Si es cierto aquello de que quien no conoce su historia está condenado a repetirla, este caso está destinado a la impunidad y al olvido, igual que tantos otros crímenes políticos que han marcado, sin merecerlo, la triste historia colombiana.
Hace unos días terminé de leer La forma de las ruinas de Juan Gabriel Vásquez. Es una novela larguísima, íntima, muy bien documentada y excelentemente narrada. En ella Vásquez pone sobre la mesa las teorías conspirativas que se han tejido alrededor de dos magnicidios que marcaron la historia de Colombia: el primero, el crimen del general Rafael Uribe Uribe, llevado a cabo por dos artesanos que un día de 1914 lo siguieron por la calle y lo mataron a golpes de hacha. El segundo, el asesinato de Jorge Eliécer Gaitán, cuyo impacto desencadenó el Bogotazo y que a la larga terminaría siendo referente del comienzo de la violencia bipartidista.
En ambos crímenes hay preguntas sin resolver que investigadores y paranoicos se han hecho durante décadas. ¿Actuaron solos los asesinos? ¿hubo conspiraciones políticas detrás de los hachazos y los disparos? Tal vez jamás lo sabremos porque nuestra justicia es inoperante y nuestra memoria, inmediata. La urgencia de la agenda pública hace irrelevante el pasado y estamos tan saturados de nuevos crímenes que no nos alcanza la indignación para rescatar un pasado que creemos muerto.
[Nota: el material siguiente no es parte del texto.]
<file path="src/rtl/err_stat_pkg.sv">
package err_stat_pkg;

    localparam int CNT_W     = 16;
    localparam int ADDR_W    = 5;
    localparam int NUM_CH    = 4;
    localparam int GROUP_LEN = 6;
    localparam int BASE_ADDR = 22;

    typedef enum logic [1:0] {
        CH_SYMBOL  = 2'd0,
        CH_PREEOF  = 2'd1,
        CH_EOF10   = 2'd2,
        CH_JABBER  = 2'd3
    } chan_e;

    typedef struct packed {
        logic             en;
        logic [ADDR_W-1:0] addr;
    } rd_req_t;

    // Next value of a saturating clear-on-read counter.
    function automatic logic [CNT_W-1:0] sat_step(
        input logic [CNT_W-1:0] cur,
        input logic             evt,
        input logic             clr
    );
        logic [CNT_W-1:0] top_val;
        top_val = '1;
        if (clr)
            sat_step = evt ? CNT_W'(1) : '0;
        else if (evt && cur != top_val)
            sat_step = cur + CNT_W'(1);
        else
            sat_step = cur;
    endfunction

    // True when the address selects channel idx.
    function automatic logic addr_hits(
        input logic [ADDR_W-1:0] addr,
        input int                base,
        input int                idx
    );
        addr_hits = (addr == ADDR_W'(base + idx));
    endfunction

endpackage

</file>
<file path="src/rtl/err_sym_grouper.sv">
module err_sym_grouper
    import err_stat_pkg::*;
#(
    parameter int GRP = GROUP_LEN
) (
    input  logic clk,
    input  logic rst,
    input  logic frame_active,
    input  logic sym_strobe,
    input  logic sym_bad,
    output logic grp_evt
);
    localparam int RUN_W = (GRP > 1) ? $clog2(GRP) : 1;

    logic [RUN_W-1:0] run_q;
    logic             bad_hit;
    logic             good_hit;

    always_comb begin
        bad_hit  = frame_active && sym_strobe && sym_bad;
        good_hit = frame_active && sym_strobe && !sym_bad;
        grp_evt  = bad_hit && (run_q == RUN_W'(GRP - 1));
    end

    always_ff @(posedge clk) begin
        if (rst || !frame_active || good_hit) begin
            run_q <= '0;
        end else if (bad_hit) begin
            if (run_q == RUN_W'(GRP - 1))
                run_q <= '0;
            else
                run_q <= run_q + RUN_W'(1);
        end
    end

endmodule

</file>
<file path="src/rtl/err_sat_counter.sv">
module err_sat_counter
    import err_stat_pkg::*;
#(
    parameter int W = CNT_W
) (
    input  logic         clk,
    input  logic         rst,
    input  logic         evt,
    input  logic         clr,
    output logic [W-1:0] cnt
);
    logic [W-1:0] cnt_q;
    logic [W-1:0] cnt_d;
    logic [W-1:0] full_val;

    always_comb begin
        full_val = '1;
        if (clr)
            cnt_d = evt ? W'(1) : '0;
        else if (evt && cnt_q != full_val)
            cnt_d = cnt_q + W'(1);
        else
            cnt_d = cnt_q;
    end

    always_ff @(posedge clk) begin
        if (rst)
            cnt_q <= '0;
        else
            cnt_q <= cnt_d;
    end

    assign cnt = cnt_q;

endmodule

</file>
<file path="src/rtl/err_read_mux.sv">
module err_read_mux
    import err_stat_pkg::*;
#(
    parameter int W     = CNT_W,
    parameter int AW    = ADDR_W,
    parameter int NCH   = NUM_CH,
    parameter int BASE  = BASE_ADDR
) (
    input  logic                  clk,
    input  logic                  rst,
    input  logic                  rd_en,
    input  logic [AW-1:0]         rd_addr,
    input  logic [NCH-1:0][W-1:0] cnt,
    output logic [NCH-1:0]        clr,
    output logic [W-1:0]          rd_data,
    output logic                  rd_valid
);
    logic [W-1:0] sel_val;

    always_comb begin
        sel_val = '0;
        for (int i = 0; i < NCH; i++) begin
            clr[i] = rd_en && (rd_addr == AW'(BASE + i));
            if (rd_addr == AW'(BASE + i))
                sel_val = sel_val | cnt[i];
        end
    end

    always_ff @(posedge clk) begin
        if (rst) begin
            rd_data  <= '0;
            rd_valid <= 1'b0;
        end else begin
            rd_valid <= rd_en;
            if (rd_en)
                rd_data <= sel_val;
        end
    end

endmodule

</file>
<file path="src/rtl/phy_err_stat_bank.sv">
module phy_err_stat_bank
    import err_stat_pkg::*;
#(
    parameter int CW   = CNT_W,
    parameter int AW   = ADDR_W,
    parameter int GRP  = GROUP_LEN,
    parameter int BASE = BASE_ADDR
) (
    input  logic          clk,
    input  logic          rst,
    input  logic          frame_active,
    input  logic          sym_strobe,
    input  logic          sym_bad,
    input  logic          pre_eof_100,
    input  logic          eof_err_10,
    input  logic          jabber_10,
    input  logic          rd_en,
    input  logic [AW-1:0] rd_addr,
    output logic [CW-1:0] rd_data,
    output logic          rd_valid
);
    localparam int NCH = NUM_CH;

    logic                  sym_grp_evt;
    logic [NCH-1:0]        ch_evt;
    logic [NCH-1:0]        ch_clr;
    logic [NCH-1:0][CW-1:0] ch_cnt;

    err_sym_grouper #(.GRP(GRP)) u_grouper (
        .clk          (clk),
        .rst          (rst),
        .frame_active (frame_active),
        .sym_strobe   (sym_strobe),
        .sym_bad      (sym_bad),
        .grp_evt      (sym_grp_evt)
    );

    always_comb begin
        ch_evt[CH_SYMBOL] = sym_grp_evt;
        ch_evt[CH_PREEOF] = pre_eof_100;
        ch_evt[CH_EOF10]  = eof_err_10;
        ch_evt[CH_JABBER] = jabber_10;
    end

    for (genvar g = 0; g < NCH; g++) begin : g_ch
        err_sat_counter #(.W(CW)) u_cnt (
            .clk (clk),
            .rst (rst),
            .evt (ch_evt[g]),
            .clr (ch_clr[g]),
            .cnt (ch_cnt[g])
        );
    end

    err_read_mux #(.W(CW), .AW(AW), .NCH(NCH), .BASE(BASE)) u_rdmux (
        .clk      (clk),
        .rst      (rst),
        .rd_en    (rd_en),
        .rd_addr  (rd_addr),
        .cnt      (ch_cnt),
        .clr      (ch_clr),
        .rd_data  (rd_data),
        .rd_valid (rd_valid)
    );

endmodule

</file>
<file path="config.mk">
export PLATFORM = sky130hd
export DESIGN_NAME = phy_err_stat_bank
export DESIGN_NICKNAME = d
export VERILOG_FILES = /design/src/rtl/err_stat_pkg.sv /design/src/rtl/err_sym_grouper.sv /design/src/rtl/err_sat_counter.sv /design/src/rtl/err_read_mux.sv /design/src/rtl/phy_err_stat_bank.sv
export SDC_FILE = /design/constraint.sdc
export NUM_CORES = 1
export LEC_CHECK = 0
export CELL_PAD_IN_SITES_DETAIL_PLACEMENT = 0
export CELL_PAD_IN_SITES_GLOBAL_PLACEMENT = 1
export CORE_ASPECT_RATIO = 0.7
export CORE_UTILIZATION = 47
export CTS_BUF_LIST = sky130_fd_sc_hd__clkbuf_8
export DETAILED_ROUTE_END_ITERATION = 10
export MAX_ROUTING_LAYER = met4
export PLACE_DENSITY_LB_ADDON = 0.3
export REMOVE_ABC_BUFFERS = 1
export SLEW_MARGIN = 20
export SYNTH_ARGS = -nofsm -noshare
export SYNTH_HDL_FRONTEND = slang
export SYNTH_SLANG_ARGS = --single-unit
export TNS_END_PERCENT = 20
</file>
<file path="constraint.sdc">
create_clock -name clk -period 2 [get_ports clk]
set_input_delay 0.4 -clock clk [delete_from_list [all_inputs] [get_ports clk]]
set_output_delay 0.4 -clock clk [all_outputs]
set_load 0.01 [all_outputs]
</file>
Pero el pasado está vivo. La forma de nuestras ruinas cambia con cada nueva ojeada que le damos a nuestros recuerdos incompletos. Eso, al menos, fue lo que entendí de la novela y eso es lo que algunos, tercos o valientes, intentan hacer cada cierto tiempo: mirar atrás para reconstruir la historia y así descifrar lo que fuimos y lo que somos.
Ayer nos despertamos con la noticia de que la Fiscalía ha ordenado exhumar el cadáver de Rodrigo Lara Bonilla, asesinado en 1984, en busca de pistas que permitan esclarecer el caso, y para mí es inevitable relacionar este nuevo intento de justicia con los fracasos del ayer, con los vacíos de la memoria colectiva de los que habla Juan Gabriel Vásquez, que a veces se llenan con las más complejas teorías conspirativas y otras apenas se insuflan con el miedo a que nuestras sospechas se comprueben.
Si es cierto aquello de que quien no conoce su historia está condenado a repetirla, este caso está destinado a la impunidad y al olvido, igual que tantos otros crímenes políticos que han marcado, sin merecerlo, la triste historia colombiana. Tal vez por eso es que los colombianos estamos rotos por dentro y somos incapaces de las más mínimas muestras de solidaridad y de compasión, porque no hemos elaborado el duelo de nuestros muertos, porque matan a nuestros más importantes líderes políticos y la justicia no es capaz de dar con los responsables, y si eso pasa con los grandes hombres de la historia qué decir del crimen de mi vecino que fue torturado, según dicen, por el F2, o de los miles de desaparecidos que han dejado décadas de violencia que algunos insisten en prolongar.
Uno de los personajes de La forma de las ruinas resume muy bien el desconcierto que siente cuando descubre que el asesinato de Gaitán pudo tener los mismos móviles que el de Rafael Uribe Uribe, sentimiento que casi sesenta años después nos vuelve a embargar, esta vez con ocasión de la exhumación del cadáver de Lara Bonilla: “Mierda, es como si todo se repitiera”.